Historicizing the social

The social, as a realm of human existence did not exist from the beginning. It is a product of the historical development of human intercourse. Karl Marx insists on the social aspect as the foundation of human existence. For him, labour is a human attribute par excellence (Marx 1964). Animals receive nature, as it is. They eat what nature provides them with. Even if, a bird builds a beautiful nest, it can only do so with resources already there in its natural surroundings. On the other hand, human beings, with their ability as a labourer can transform nature and bring new elements into existence. For example, humans can learn how to create fire. But it does not stop there. Once they find metal, they now can manufacture weapons. Fire and metal come from nature. But a weapon is a human creation.

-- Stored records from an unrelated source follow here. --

**src/rtl/sat_pkg.sv**
```systemverilog
// sat_pkg: shared opcodes and width-parametrised saturation limits
package sat_pkg;

  typedef enum logic [1:0] {
    OP_ADD  = 2'b00,
    OP_SUB  = 2'b01,
    OP_ACC  = 2'b10,
    OP_LOAD = 2'b11
  } op_t;

  // Largest positive two's complement value of a w-bit word (w <= 64)
  function automatic logic [63:0] sat_max(input int w);
    return (64'd1 << (w - 1)) - 64'd1;
  endfunction

  // Most negative two's complement value of a w-bit word (w <= 64)
  function automatic logic [63:0] sat_min(input int w);
    return 64'd1 << (w - 1);
  endfunction

endpackage

```
**src/rtl/sat_add_core.sv**
```systemverilog
// sat_add_core: exact signed add/sub with optional saturation and result flags
module sat_add_core
  import sat_pkg::*;
#(
  parameter int WIDTH  = 16,
  parameter bit SAT_EN = 1'b1
) (
  input  logic [WIDTH-1:0] a,
  input  logic [WIDTH-1:0] b,
  input  logic             sub,
  output logic [WIDTH-1:0] result,
  output logic             ov,
  output logic             neg,
  output logic             zr
);

  localparam logic [WIDTH-1:0] MAX = WIDTH'(sat_max(WIDTH));
  localparam logic [WIDTH-1:0] MIN = WIDTH'(sat_min(WIDTH));

  logic [WIDTH:0] ax, bx, r;

  // One extra bit makes both sum and difference exact, including b = MIN on subtract
  assign ax = {a[WIDTH-1], a};
  assign bx = {b[WIDTH-1], b};
  assign r  = sub ? ax - bx : ax + bx;
  assign ov = r[WIDTH] ^ r[WIDTH-1];

  // Clamp toward the true sign (r[WIDTH]) on overflow; flags keep the legacy raw-sign convention
  always_comb begin
    result = (ov && SAT_EN) ? (r[WIDTH] ? MIN : MAX) : r[WIDTH-1:0];
    neg    = ov ? r[WIDTH-1] : result[WIDTH-1];
    zr     = ~ov & (result == '0);
  end

endmodule

```
**src/rtl/sat_addsub_pipe.sv**
```systemverilog
// sat_addsub_pipe: 2-stage valid/ready saturating add/sub/accumulate pipeline
module sat_addsub_pipe
  import sat_pkg::*;
#(
  parameter int WIDTH  = 16,
  parameter bit SAT_EN = 1'b1
) (
  input  logic             clk,
  input  logic             rst_n,
  input  logic             in_valid,
  output logic             in_ready,
  input  logic [1:0]       op,
  input  logic [WIDTH-1:0] in1,
  input  logic [WIDTH-1:0] in2,
  output logic             out_valid,
  input  logic             out_ready,
  output logic [WIDTH-1:0] out,
  output logic             zr,
  output logic             neg,
  output logic             ov,
  output logic [WIDTH-1:0] acc,
  output logic             ov_sticky,
  input  logic             clr_sticky
);

  logic             s1_v;
  op_t              s1_op;
  logic [WIDTH-1:0] s1_a, s1_b;
  logic             s2_ready, xfer;
  logic [WIDTH-1:0] a, res;
  logic             sub, c_ov, c_neg, c_zr;

  assign s2_ready = ~out_valid | out_ready;
  assign in_ready = ~s1_v | s2_ready;
  assign xfer     = s1_v & s2_ready;

  // Operand A: the accumulator for ACC, zero for LOAD so the core passes in2 through unflagged
  always_comb begin
    a   = (s1_op == OP_ACC) ? acc : (s1_op == OP_LOAD) ? '0 : s1_a;
    sub = (s1_op == OP_SUB);
  end

  sat_add_core #(.WIDTH(WIDTH), .SAT_EN(SAT_EN)) u_core (
    .a      (a),
    .b      (s1_b),
    .sub    (sub),
    .result (res),
    .ov     (c_ov),
    .neg    (c_neg),
    .zr     (c_zr)
  );

  // Stage 1 input register; holds its op while stage 2 is blocked
  always_ff @(posedge clk or negedge rst_n)
    if (!rst_n) begin
      s1_v  <= 1'b0;
      s1_op <= OP_ADD;
      s1_a  <= '0;
      s1_b  <= '0;
    end else begin
      if (in_ready) s1_v <= in_valid;
      if (in_valid && in_ready) begin
        s1_op <= op_t'(op);
        s1_a  <= in1;
        s1_b  <= in2;
      end
    end

  // Stage 2 result register; frozen while the consumer stalls
  always_ff @(posedge clk or negedge rst_n)
    if (!rst_n) begin
      out_valid <= 1'b0;
      out       <= '0;
      zr        <= 1'b0;
      neg       <= 1'b0;
      ov        <= 1'b0;
    end else begin
      if (s2_ready) out_valid <= s1_v;
      if (xfer) begin
        out <= res;
        zr  <= c_zr;
        neg <= c_neg;
        ov  <= c_ov;
      end
    end

  // Accumulator commits as the op leaves stage 1, so a following ACC sees it with no bubble
  always_ff @(posedge clk or negedge rst_n)
    if (!rst_n) acc <= '0;
    else if (xfer && (s1_op == OP_ACC || s1_op == OP_LOAD)) acc <= res;

  // Sticky overflow; a new overflow beats a simultaneous clear
  always_ff @(posedge clk or negedge rst_n)
    if (!rst_n) ov_sticky <= 1'b0;
    else if (xfer && c_ov) ov_sticky <= 1'b1;
    else if (clr_sticky) ov_sticky <= 1'b0;

endmodule

```
**config.mk**
```make
export PLATFORM = sky130hd
export DESIGN_NAME = sat_addsub_pipe
export DESIGN_NICKNAME = d
export VERILOG_FILES = /design/src/rtl/sat_pkg.sv /design/src/rtl/sat_add_core.sv /design/src/rtl/sat_addsub_pipe.sv
export SDC_FILE = /design/constraint.sdc
export NUM_CORES = 1
export LEC_CHECK = 0
export BUFFER_PORTS_ARGS = -buffer_cell sky130_fd_sc_hd__buf_2
export CORE_MARGIN = 1.5
export CORE_UTILIZATION = 30
export CTS_CLUSTER_SIZE = 10
export DETAILED_ROUTE_END_ITERATION = 8
export GPL_TIMING_DRIVEN = 0
export PLACE_DENSITY = 0.49
export SLEW_MARGIN = 25
export SYNTH_ARGS = -nofsm -noshare
export SYNTH_HDL_FRONTEND = slang
export SYNTH_SLANG_ARGS = --single-unit
```
**constraint.sdc**
```tcl
create_clock -name clk -period 7.95 [get_ports clk]
set_input_delay 0.3975 -clock clk [delete_from_list [all_inputs] [get_ports clk]]
set_output_delay 0.3975 -clock clk [all_outputs]
set_load 0.05 [all_outputs]
```
==> results of run 1 <==
==> cell usage after synthesis (all sizes together), types with 3 or more instances <==
cell and instances:
nor3 6, o211ai 15, a31oi 7, a221o 4, buf 6, inv 22
xnor2 12, clkbuf 19, nand2b 8, a2bb2oi 6, dfrtp 72, o31ai 5
a22oi 11, a21o 5, and3 4, o21a 7, a21oi 28, or3 6
or2 3, o311ai 4, nand2 47, o21ai 33, nand4 7, nor2 25
ha 17, xor2 13, mux2 35, nand3 13, nor2b 9, and2 4
nand3b 3, nor4 3
==> registers in the layout, indices dropped and copies added (netlist names) <==
signal and flops:
acc 16, neg 1, out 16, out_valid 1, ov 1, ov_sticky 1, s1_a 16, s1_b 16
s1_op 2, s1_v 1, zr 1
==> power groups by stage <==
stage / clock network (uW) / registers (uW) / logic [uW]
after floorplan: 0 / 881 / 775
after global placement: 0 / 591 / 1420
after detailed placement: 0 / 596 / 1440
after CTS: 449 / 589 / 1450
after global routing: 468 / 605 / 1570
final: 438 / 589 / 1440
==> layout make-up <==
type	count	area share (%)
Timing Repair Buffer	78	7.502
Tap cell	184	4.183
Buffer	25	2.160
Clock buffer	10	4.342
Inverter	22	1.500
Multi-Input combinational cell	359	46.08
Sequential cell	72	32.73
Clock inverter	6	1.500
==> worst paths after layout <==
check | from | end | depth (start not counted)
max | s1_op[1]$_DFFE_PN0P_ | acc[4]$_DFFE_PN0P_ | 15
min | in_valid | s1_v$_DFFE_PN0N_ | 2
max reg2reg | s1_op[1]$_DFFE_PN0P_ | acc[4]$_DFFE_PN0P_ | 15
min reg2reg | neg$_DFFE_PN0P_ | neg$_DFFE_PN0P_ | 1
max in group asynchronous | rst_n | s1_b[0]$_DFFE_PN0P_ | 3
min in group asynchronous | rst_n | out[11]$_DFFE_PN0P_ | 2
==> cells by family after synthesis <==
family | count (synthesis) | share of synthesized area, %
compound gates | 138 | 20.34
mux | 35 | 8.683
flops | 72 | 39.69
simple gates | 143 | 16.90
fa+ha+maj | 18 | 5.127
buf+inv | 47 | 4.438
xor+xnor | 25 | 4.824
==> worst max-delay path, delay by kind of cell (launching register included) <==
family	cells	cell delay, ns
fa+ha+maj	1	0.35
buf+inv	4	1.52
flops	1	0.32
simple gates	4	1.12
compound gates	6	1.25
==> per-layer routing <==
| layer | vias up | routed length [microns] | global-route usage (%) |
|---|---|---|---|
| met4 | 0 | 209 | 5.477 |
| li1 | 1923 | - | - |
| met1 | 1841 | 5746 | 22.09 |
| met3 | 16 | 723 | 3.823 |
| met2 | 99 | 5749 | 26.34 |
| met5 | - | 0 | 0 |
==> per-stage QoR <==
step                      utilization (%)  hold WS (ns)  cell area, sq um  worst slack (ns)  std cells
after floorplan                         -        0.1019              4539             4.191        478
after global placement              35.17        0.4564              5150             3.306        738
after detailed placement            35.32        0.3592              5172             3.235        739
after CTS                           37.59        0.2612              5504             3.230        756
after global routing                37.59        0.2600              5504             2.824        756
final                               37.59        0.2647              5504             3.281        756
==> timing repair <==
action | 4_1_cts | 5_1_grt
setup endpoints to repair | 0 | 0
buffers inserted | 0 | 0
hold buffers | 1 | 0
hold endpoints to repair | 15 | 0
==> impl_metrics.env, run 1 <==
export IMPL_clock_sinks=72
export IMPL_unrepaired_setup_endpoints_after_global_routing="false"
export IMPL_maxClockFrequency_mhz=214.2
export IMPL_layout_commonest_cell="sky130_fd_sc_hd__buf_2"
export IMPL_crit_type="register to register"
export IMPL_timing_slew_headroom_pct=56.36
export IMPL_netlist_cell_type_count=62
export IMPL_mostFrequentLayoutCells="77 x sky130_fd_sc_hd__buf_2, 72 x sky130_fd_sc_hd__dfrtp_1, 46 x sky130_fd_sc_hd__nand2_1, 34 x sky130_fd_sc_hd__mux2_2, 31 x sky130_fd_sc_hd__o21ai_0"
export IMPL_area_growth_synth_to_final_pct=21.25
export IMPL_slowest_delay_ns=0.44
export IMPL_detailedRoute_firstIterationViolations=235
export IMPL_worst_setup_path_end_kind="register"
export IMPL_yosys_top_cells_area="sky130_fd_sc_hd__dfrtp_1 40%, sky130_fd_sc_hd__mux2_2 8.4%, sky130_fd_sc_hd__ha_1 4.7%"
export IMPL_period_needed_ns=4.669
export IMPL_run_status="complete, but fails checks"
export IMPL_clock_insertion_delay_worst_skew_ns=0.35
export IMPL_grt_pass1_wl_mm=20.49
export IMPL_io_buffer_count=76
export IMPL_regArea_sq_mm=0.001802
export IMPL_finalCritPeriodShare_pct=58.73
export IMPL_overflow=0
export IMPL_critical_path_slowest_cell="sky130_fd_sc_hd__clkbuf_1"
export IMPL_crit_path_frequent_cell="sky130_fd_sc_hd__clkbuf_1"
export IMPL_power_density_cell_area_mw_per_mm2=448.7
export IMPL_num_antenna_cells=0
export IMPL_globalplace_congestion=0.8512
export IMPL_p_int_uw=1236
export IMPL_hold_path_class="primary input to register"
export IMPL_antenna_violations_before_repair=0
export IMPL_design_power_total_uw=2470
export IMPL_timing_critical_path_cells="clkbuf_1 > clkbuf_1 > nor2b_1 > clkbuf_1 > nand2_1 > o21ai_0 > ha_1 > a21o_1 > or3_1 > o211a_1 > o21ai_0 > and3_1 > clkbuf_1 > a21oi_1 > a221o_1"
export IMPL_synthCells=478
export IMPL_synth_largest_type_area_fraction_pct=39.69
export IMPL_cts_tree="built"
export IMPL_numCtsBuffers=9
export IMPL_clockPowerShare_pct=17.7
export IMPL_crit_required_ns=8.18
export IMPL_clk_path_buf_depth=2
export IMPL_critical_path_peak_fanout=10
export IMPL_p_leak_uw=0.002438
export IMPL_clkSlewWorstSetupHoldPaths_ns=0.06
export IMPL_cts_repair_resized=0
export IMPL_violations_in_the_final_reports="DRC"
export IMPL_ys_seq_area_share_pct=39.69
export IMPL_fin_skew_ns=0.008607
export IMPL_switching_power_uw=1234
export IMPL_detail_route_vias_per_cell=5.131
export IMPL_grt_start_max_net_pins=43
export IMPL_die_area_sq_mm=0.01588
export IMPL_routedWlPerCell_microns=16.44
export IMPL_number_of_enable_type_register_cells_in_the_synthesized_netlist=0
export IMPL_synthDominantAreaCellType="sky130_fd_sc_hd__dfrtp_1"
export IMPL_sw_frac_of_total_pct=49.94
export IMPL_yosysWarnings=0
export IMPL_grt_pass1_vias=3883
export IMPL_detail_route_drc_violations=5
export IMPL_first_pass_iters=7
export IMPL_std_cell_rows=44
export IMPL_proportion_of_power_drawn_by_combinational_gates_pct=58.4
export IMPL_clockRootBuffer="sky130_fd_sc_hd__clkbuf_16"
export IMPL_ys_dominant_reg_cell="sky130_fd_sc_hd__dfrtp_1"
export IMPL_die_height_microns=126.0
export IMPL_dp_final_hpwl_mm=9.852
export IMPL_async_flop_share_pct=100.0
export IMPL_final_layout_size_suffix_gt1_share_pct=25.52
export IMPL_post_synth_instance_area_sq_mm=0.004539
export IMPL_postSynthRegisterBits=72
export IMPL_startpoint_type="register"
export IMPL_fin_setup_tns_ns=0
export IMPL_final_antenna_net_count=0
export IMPL_die_width_microns=126.0
export IMPL_timing_final_setup_violations=0
export IMPL_timing_worst_slew_pin_value_ns=0.6502
export IMPL_drv_max_cap_violation_count=0
export IMPL_ir_worst_vdd_uv=158.5
export IMPL_detailroute_via_count=3879
export IMPL_r2r_slack_ns=3.28
export IMPL_initial_core_util_pct=31.00
export IMPL_final_net_count=624
export IMPL_number_of_h_tree_levels=3
export IMPL_synthesized_area_per_cell_sq_um=9.497
export IMPL_multi_input_area_sq_mm=0.002536
export IMPL_fp_coreArea_sq_mm=0.01464
export IMPL_global_route_usage_total_pct=16.49
export IMPL_timing_final_hold_violations=0
export IMPL_final_max_slew_viol_count=0
export IMPL_crit_arrival_ns=4.90
export IMPL_nFillCells=1504
export IMPL_postSynthNetCount=535
export IMPL_share_seq_of_total_power_pct=23.8
export IMPL_wirelength_routed_mm=12.43
export IMPL_ios=77
Power figures use the tool's default switching activity.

A weapon is also a technology. Once, human beings used it to hunt animals for their survival and sustenance.  

Technology is an instrument, that aids in human activity. It reduces the requirement of labour-power. With advanced technology, human beings can exploit natural resources more efficiently, produce on a greater scale and meet diverse human needs. In Marxism, natural resources, technology, and labour-power, taken together, are called productive forces. Alongside advancement in productive forces, Marx argues, new needs – besides basic needs of survival and sustenance – came into being. Our mastery over nature also allowed an increase in population. So different groups of individuals could assume the responsibility of taking care of various needs. This is what is called division of labour. The first such division is the sexual division of labour between men and women. However, Marx also argues, division of labour is not merely about production and thereby satisfying human needs. Division of labour is also cooperation between groups of human individuals. In other words, this is the emergent moment of social-human cooperation and association as a condition of living (ibid).  

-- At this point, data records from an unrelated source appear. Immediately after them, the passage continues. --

**config.mk**
```make
export PLATFORM = sky130hd
export DESIGN_NAME = ir_queue_flat
export DESIGN_NICKNAME = d
export VERILOG_FILES = /design/src/rtl/ir_queue_if.sv /design/src/rtl/ir_queue.sv /design/src/flat_wrapper.sv
export SDC_FILE = /design/constraint.sdc
export NUM_CORES = 1
export LEC_CHECK = 0
export ABC_CLOCK_PERIOD_IN_PS = 6700
export CAP_MARGIN = 20
export CORE_MARGIN = 3
export CORE_UTILIZATION = 25
export DETAILED_ROUTE_END_ITERATION = 10
export HOLD_SLACK_MARGIN = 0.15
export SLEW_MARGIN = 15
export SYNTH_ARGS = -nofsm -noshare
export SYNTH_HDL_FRONTEND = slang
export SYNTH_SLANG_ARGS = --single-unit
```
**constraint.sdc**
```tcl
create_clock -name clk -period 6.7 [get_ports clk]
set_clock_uncertainty 0.2 [all_clocks]
set_input_delay 2.01 -clock clk [delete_from_list [all_inputs] [get_ports clk]]
set_output_delay 2.01 -clock clk [all_outputs]
set_load 0.005 [all_outputs]
```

A century later, Hannah Arendt (1998) would critique Marx for his sole attention to labour as human activity and his preoccupation with survival and sustenance. For Arendt, labour is one of the human activities; and crucial for human survival and sustenance. However, true human activity is to live among and with the others – our public existence. She draws our attention to Greek ‘society’; and argues that Greeks had no concept of society. There was no realm of the social. Greek ‘society’ was divided into oikos (private) and polis (public). In the private realm, a man is supposed to take care of his family and fulfil all the needs and necessities. However, this is merely a condition to join the realm of the polis. In the polis, free individuals gather in public to discuss questions on – what we will refer to today as – political, philosophical ideas and ideals. Interacting with other members of the polis – acting, speaking and communicating – was the only true basis of the human condition of living.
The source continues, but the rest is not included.